Saved entries
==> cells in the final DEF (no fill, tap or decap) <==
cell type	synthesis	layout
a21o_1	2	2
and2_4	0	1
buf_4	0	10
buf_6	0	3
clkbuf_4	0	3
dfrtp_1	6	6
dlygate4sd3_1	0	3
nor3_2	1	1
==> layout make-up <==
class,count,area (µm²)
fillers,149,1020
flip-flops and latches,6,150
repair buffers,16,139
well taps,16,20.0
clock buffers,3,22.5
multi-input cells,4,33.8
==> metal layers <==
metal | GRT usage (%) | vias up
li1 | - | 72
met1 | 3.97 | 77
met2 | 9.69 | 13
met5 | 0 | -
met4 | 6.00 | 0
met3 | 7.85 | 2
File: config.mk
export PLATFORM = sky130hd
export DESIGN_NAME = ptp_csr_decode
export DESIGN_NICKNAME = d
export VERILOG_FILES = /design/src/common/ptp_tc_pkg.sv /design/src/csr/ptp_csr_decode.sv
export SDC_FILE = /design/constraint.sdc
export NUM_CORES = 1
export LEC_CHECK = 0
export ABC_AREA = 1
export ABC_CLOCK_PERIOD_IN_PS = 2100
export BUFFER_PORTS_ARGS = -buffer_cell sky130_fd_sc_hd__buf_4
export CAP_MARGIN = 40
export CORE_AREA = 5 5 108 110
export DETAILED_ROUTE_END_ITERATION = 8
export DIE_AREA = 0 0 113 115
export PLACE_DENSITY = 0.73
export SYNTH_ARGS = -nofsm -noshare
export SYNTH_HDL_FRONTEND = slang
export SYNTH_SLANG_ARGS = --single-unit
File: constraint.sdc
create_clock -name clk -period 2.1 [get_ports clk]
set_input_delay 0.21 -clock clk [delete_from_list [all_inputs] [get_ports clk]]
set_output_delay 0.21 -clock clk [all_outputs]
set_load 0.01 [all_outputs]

> Required work:
Copy every entry exactly.

> Task result:
==> cells in the final DEF (no fill, tap or decap) <==
cell type	synthesis	layout
a21o_1	2	2
and2_4	0	1
buf_4	0	10
buf_6	0	3
clkbuf_4	0	3
dfrtp_1	6	6
dlygate4sd3_1	0	3
nor3_2	1	1
==> layout make-up <==
class,count,area (µm²)
fillers,149,1020
flip-flops and latches,6,150
repair buffers,16,139
well taps,16,20.0
clock buffers,3,22.5
multi-input cells,4,33.8
==> metal layers <==
metal | GRT usage (%) | vias up
li1 | - | 72
met1 | 3.97 | 77
met2 | 9.69 | 13
met5 | 0 | -
met4 | 6.00 | 0
met3 | 7.85 | 2
File: config.mk
export PLATFORM = sky130hd
export DESIGN_NAME = ptp_csr_decode
export DESIGN_NICKNAME = d
export VERILOG_FILES = /design/src/common/ptp_tc_pkg.sv /design/src/csr/ptp_csr_decode.sv
export SDC_FILE = /design/constraint.sdc
export NUM_CORES = 1
export LEC_CHECK = 0
export ABC_AREA = 1
export ABC_CLOCK_PERIOD_IN_PS = 2100
export BUFFER_PORTS_ARGS = -buffer_cell sky130_fd_sc_hd__buf_4
export CAP_MARGIN = 40
export CORE_AREA = 5 5 108 110
export DETAILED_ROUTE_END_ITERATION = 8
export DIE_AREA = 0 0 113 115
export PLACE_DENSITY = 0.73
export SYNTH_ARGS = -nofsm -noshare
export SYNTH_HDL_FRONTEND = slang
export SYNTH_SLANG_ARGS = --single-unit
File: constraint.sdc
create_clock -name clk -period 2.1 [get_ports clk]
set_input_delay 0.21 -clock clk [delete_from_list [all_inputs] [get_ports clk]]
set_output_delay 0.21 -clock clk [all_outputs]
set_load 0.01 [all_outputs]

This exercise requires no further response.